116 lines (91 loc) · 4.75 KB

yahoo-groups-reader

This is a CLI tool for rendering Yahoo Groups archives exported using yahoo-group-archiver.

This tool accepts a directory of RFC 822 .eml files as exported by yahoo-group-archiver and builds a static site for browsing the archive.

You can see an example of a generated site here.

Features

  • Designed for accessibility.
  • Responsive and mobile-friendly.
  • Parses the plain-text email markup used by Yahoo Groups into beautiful and semantic HTML.
  • Client-side full-text search of the archive. This can be disabled at build time.
  • Supports both a light and dark theme based on your browser preferences.
  • Fast. Bundles and minifies assets, strips out unused CSS, prefetches links using instant.page, serves efficient cache headers, uses etags and cache-busting filenames, and lazily loads the search index on the first search when the browser requests sites to reduce data usage.
  • Follows best security practices. Scores 120/100 on Mozilla Observatory when your hosting provider uses the _headers file.
  • Uses Open Graph metadata for SEO and social media previews. Generates a screenshot of the site at build time to show in media previews.
  • Scores 100/100 in Performance, Accessibility, Best Practices, and SEO on Google Lighthouse.
  • You can customize the generated site with external links at build time via CLI flags. Supports Feather icons.

Usage

This tool has two components:

  1. A Go program in parser/ which parses the archive and builds the HTML.
  2. A gulp pipeline in pipeline/ which builds, minifies, and optimizes all the necessary CSS, JavaScript, and fonts.

Run the parser

To run the parser, you must first install Go.

To run the parser:

cd ./parser
go run . ~/your-yahoo-group/email --title "Your Yahoo Group" --base "https://your-yahoo-group.example.com/"

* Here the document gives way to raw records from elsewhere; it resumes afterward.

From an optimization exercise on the open Yosys and OpenROAD flow, aimed at small area and a short achievable clock period; shortcuts taken in it are not production practice.
Only simulation tests tie the RTL to the original design; equivalence was not proved.

== exp/fjord ==
## PE
module PE#(
    parameter d_width = 32,
    parameter a_width = 8,
    parameter iact_size =  5,
    parameter kernel_size = 3
)
(
    input start,
    input clk, rst_n,
    input [d_width -1 : 0] weight,
    input [d_width -1 : 0] iact,
    output reg load_weight,
    output reg load_iact,
    output reg done,
    output reg [d_width -1 : 0] pe_out
);
Size in the first run: ~2800 cells after synthesis, ~0.027 mm^2 of cells after synthesis.
Settings: LEC_CHECK=0, CAP_MARGIN=20, CORE_MARGIN=2, CORE_UTILIZATION=60, CTS_BUF_LIST=sky130_fd_sc_hd__clkbuf_16, CTS_CLUSTER_DIAMETER=100, CTS_CLUSTER_SIZE=32, PLACE_DENSITY=0.75, SLEW_MARGIN=20, BUFFER_PORTS_ARGS=-buffer_cell sky130_fd_sc_hd__buf_2, SETUP_SLACK_MARGIN=6.8, SETUP_MOVE_SEQUENCE=sizeup,swap; clock period 10.0 ns.
standard.sh (not shown) runs the stock make flow with config.mk's settings and CLKGATE_MAP_FILE= SYNTH_SCRIPT=/design/flow/synth_recipe.tcl, a recipe that flattens the netlist after the stock synthesis.
==> flow/flow/run.sh <==
#!/bin/bash
# Layout flow: the standard layout (standard.sh) with these changes:
#  - the port buffers are buf_2 cells instead of the cell buffer_ports picks;
#  - timing repair aims at 6.8 ns of setup slack at the 10 ns clock, and
#    may only resize cells and swap pins (no buffers, no cloning).
set -euo pipefail
cat >> config.mk <<'EOC'
export BUFFER_PORTS_ARGS = -buffer_cell sky130_fd_sc_hd__buf_2
export SETUP_SLACK_MARGIN = 6.8
export SETUP_MOVE_SEQUENCE = sizeup,swap
EOC
bash standard.sh > standard.log 2>&1
The inputs of exp/yarrow differ from those of exp/fjord as listed below.
# exp/fjord
export LEC_CHECK = 0
export CAP_MARGIN = 20
export CORE_MARGIN = 2
export CORE_UTILIZATION = 60
export CTS_BUF_LIST = sky130_fd_sc_hd__clkbuf_16
export CTS_CLUSTER_DIAMETER = 100
export CTS_CLUSTER_SIZE = 32
export PLACE_DENSITY = 0.75
export SLEW_MARGIN = 20
export BUFFER_PORTS_ARGS = -buffer_cell sky130_fd_sc_hd__buf_2
export SETUP_SLACK_MARGIN = 6.8
export SETUP_MOVE_SEQUENCE = sizeup,swap
create_clock -name core_clock -period 10.0 [get_ports {clk}]
# exp/yarrow
export LEC_CHECK = 0
export CAP_MARGIN = 20
export CORE_MARGIN = 2
export CORE_UTILIZATION = 60
export CTS_BUF_LIST = sky130_fd_sc_hd__clkbuf_16
export CTS_CLUSTER_DIAMETER = 100
export CTS_CLUSTER_SIZE = 32
export SLEW_MARGIN = 20
export BUFFER_PORTS_ARGS = -buffer_cell sky130_fd_sc_hd__buf_2
create_clock -name core_clock -period 10.0 [get_ports {clk}]
==> flow/flow/run.sh <==
#!/bin/bash
# Layout flow: the standard layout (standard.sh), with the port buffers
# made as buf_2 cells instead of the cell buffer_ports picks by default.
set -euo pipefail
cat >> config.mk <<'EOC'
export BUFFER_PORTS_ARGS = -buffer_cell sky130_fd_sc_hd__buf_2
EOC
bash standard.sh > standard.log 2>&1
==> run notes <==
Highest net fanout along the worst path delta (exp/fjord -> exp/yarrow): insignificant
| total instance count after detailed placement | exp/yarrow vs exp/fjord | ≈ equal |
Against exp/fjord, exp/yarrow reports a wire length of the first global-routing pass that is higher.
As far as simple logic cell fraction of the synthesized area goes, exp/yarrow and exp/fjord are indistinguishable; the numbers are identical.
What follows belongs to an exercise in optimizing a design on an open flow for small area and a short achievable clock period; a production flow would make more cautious choices.
Only simulation tests tie the RTL to the original design; equivalence was not proved.

== the reference run ==
==> module FilterPipe, before the edit <==
module FilterPipe (
    input  wire         clk,
    input  wire         rst,
    input  wire         in_valid,
    input  wire [2:0]   op_code,
    input  wire [1:0]   matrix_size,
    input  wire [199:0] matrix_a,
    input  wire [199:0] matrix_b,
    input  wire [199:0] matrix_c,
    output reg          out_valid,
    output reg  [7:0]   result
);
    wire m2 = matrix_size[1] | matrix_size[0];
    wire m3 = matrix_size[1];
    wire m4 = matrix_size[1] & matrix_size[0];
    wire [199:0] am;
    genvar e;
    generate
        for (e = 0; e < 25; e = e + 1) begin : g_mask
            localparam integer R = e / 5;
            localparam integer C = e % 5;
            localparam integer MX = (R > C) ? R : C;
            if (MX <= 1) begin : g_all
                assign am[8*e +: 8] = matrix_a[8*e +: 8];
            end else if (MX == 2) begin : g_2
                assign am[8*e +: 8] = matrix_a[8*e +: 8] & {8{m2}};
            end else if (MX == 3) begin : g_3
                assign am[8*e +: 8] = matrix_a[8*e +: 8] & {8{m3}};
            end else begin : g_4
                assign am[8*e +: 8] = matrix_a[8*e +: 8] & {8{m4}};
            end
        end
    endgenerate
    reg         v_r, is6_r, is7_r;
    reg [199:0] a_r, b_r, c_r;
    always @(posedge clk) begin
        if (rst) v_r <= 1'b0;
        else     v_r <= in_valid;
        is6_r <= (op_code == 3'd6);
        is7_r <= (op_code == 3'd7);
        a_r   <= am;
        b_r   <= matrix_b;
        c_r   <= matrix_c;
    end
    wire [7:0] ax, ay;
    wire       satx, saty, negx;
    Coprocessor core (
        .am(a_r), .matrix_b(b_r), .matrix_c(c_r),
        .ax(ax), .ay(ay), .satx(satx), .saty(saty), .negx(negx)
    );
    reg        v_m, satx_m, saty_m, negx_m, is6_m, is7_m;
    reg [7:0]  ax_m, ay_m;
    always @(posedge clk) begin
        if (rst) v_m <= 1'b0;
        else     v_m <= v_r;
        satx_m <= satx;
        saty_m <= saty;
        negx_m <= negx;
        is6_m  <= is6_r;
        is7_m  <= is7_r;
        ax_m   <= ax;
        ay_m   <= ay;
    end
    wire [7:0] grad;
    sqrt sqrt_unit (.x(ax_m), .y(ay_m), .out(grad));
    wire [7:0] grad_s = (satx_m | saty_m) ? 8'd255 : grad;
    wire [7:0] lap    = negx_m ? 8'd0 : (satx_m ? 8'd255 : ax_m);
    always @(posedge clk) begin
        if (rst) out_valid <= 1'b0;
        else     out_valid <= v_m;
        result <= is6_m ? lap : (is7_m ? grad_s : 8'd0);
    end
endmodule
Settings: LEC_CHECK=0, CAP_MARGIN=20, CELL_PAD_IN_SITES_DETAIL_PLACEMENT=1, CORE_MARGIN=2, CORE_UTILIZATION=40, CTS_CLUSTER_DIAMETER=80, CTS_CLUSTER_SIZE=30, GPL_TIMING_DRIVEN=0, PLACE_DENSITY_LB_ADDON=0.1, SLEW_MARGIN=20, SYNTH_HIERARCHICAL=1; clock period 190.0 ns.
standard.sh (not shown) runs the stock make flow with config.mk's settings and CLKGATE_MAP_FILE= SYNTH_SCRIPT=/design/flow/synth_recipe.tcl, a recipe that flattens the netlist after the stock synthesis.
==> flow/flow/run.sh <==
#!/bin/bash
# The standard layout (the standard.sh: ORFS from synthesis to finish) with
# three changes:
#  - ABC maps the logic for a load of 1 (ABC_LOAD_IN_FF=1) instead of the
#    platform's 5, so it does not upsize the small AOI cells it maps;
#  - the buffers that ABC inserted are removed at floorplan
#    (REMOVE_ABC_BUFFERS=1, as global placement is not timing driven here);
#  - the port buffers that global placement inserts are sky130_fd_sc_hd__buf_1.
# make's output goes to standard.log; ORFS keeps each step's log under orfs/logs.
set -euo pipefail
export BUFFER_PORTS_ARGS="-buffer_cell sky130_fd_sc_hd__buf_1"
bash standard.sh ABC_LOAD_IN_FF=1 REMOVE_ABC_BUFFERS=1 finish > standard.log 2>&1
### the reference run -> the trial run
diff --git a/flow/design.v b/flow/design.v
--- a/flow/design.v
+++ b/flow/design.v
@@ -5370,25 +5370,15 @@
     wire [7:0] ax, ay;
     wire       satx, saty, negx;
     Coprocessor core (
         .am(a_r), .matrix_b(b_r), .matrix_c(c_r),
         .ax(ax), .ay(ay), .satx(satx), .saty(saty), .negx(negx)
     );
-    reg        v_m, satx_m, saty_m, negx_m, is6_m, is7_m;
-    reg [7:0]  ax_m, ay_m;
-    always @(posedge clk) begin
-        if (rst) v_m <= 1'b0;
-        else     v_m <= v_r;
-        satx_m <= satx;
-        saty_m <= saty;
-        negx_m <= negx;
-        is6_m  <= is6_r;
-        is7_m  <= is7_r;
-        ax_m   <= ax;
-        ay_m   <= ay;
-    end
+    wire       v_m = v_r, satx_m = satx, saty_m = saty, negx_m = negx;
+    wire       is6_m = is6_r, is7_m = is7_r;
+    wire [7:0] ax_m = ax, ay_m = ay;
     wire [7:0] grad;
     sqrt sqrt_unit (.x(ax_m), .y(ay_m), .out(grad));
     wire [7:0] grad_s = (satx_m | saty_m) ? 8'd255 : grad;
     wire [7:0] lap    = negx_m ? 8'd0 : (satx_m ? 8'd255 : ax_m);
     always @(posedge clk) begin
         if (rst) out_valid <= 1'b0;
Notes after the runs:
The trial run: PASS, flow complete, no timing, DRC or antenna violations. The trial run against the reference run: number of buffers created by CTS decreased about 20%; least setup slack across all paths after layout increased 21 ps; core utilization decreased 0.25 points; cell count decreased 32. Wire length of the first global-routing pass of the trial run falls short of that of the reference run slightly. On hold slack: between the reference run and the trial run, it ends up higher for the trial run. Min minimum period implied by the final worst setup slack across the reference run and the trial run: the trial run. There was hardly any difference in number of DRC violations after detailed routing between the trial run and the reference run. Between the reference run and the trial run, the flow reports post-route standard cell area excluding fillers decreasing slightly.

==> what the ideal ports hide <==
The flow's constraints put no driver on any port. The routed layouts listed below were extracted and timed again, unchanged, in two steps.
Step 1, drivers: a clkbuf_16 drives clk and a buf_2 each remaining input, both assumed.
Step 2 moves the port delays by t, midway between the first and last clock arrival at a register: inputs arrive t later, outputs are due t later. That takes back most of the time a late clock gives input paths.
Slacks: ideal ports / drivers / drivers and shift; pairs: ideal ports / drivers.
| run | shift t [ns] | slack for setup (ns) | worst setup path at the end | worst data-port slew with drivers (ns) | pins driven straight from the clock port |
|---|---|---|---|---|---|
| the reference run | 0.776 | 150.749 / 150.643 / 150.344 | input to register | 0.13 | 1 |
| the trial run | 0.831 | 150.770 / 150.666 / 150.543 | input to register | 0.10 | 1 |
After both steps setup and hold are still met in every run listed. The setup slack of the reference run, which loses most, moves by -0.106 ns with the drivers and by -0.405 ns with both steps.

To see additional options for the parser:

go run . --help

This will produce a directory ../output containing the generated HTML, but you still need to run the asset pipeline to build the full site.

Run the asset pipeline

To run the asset pipeline, you must first install npm.

To run the asset pipeline:

cd ./pipeline
npm install
npx gulp

This will produce a directory ../public containing the generated static site.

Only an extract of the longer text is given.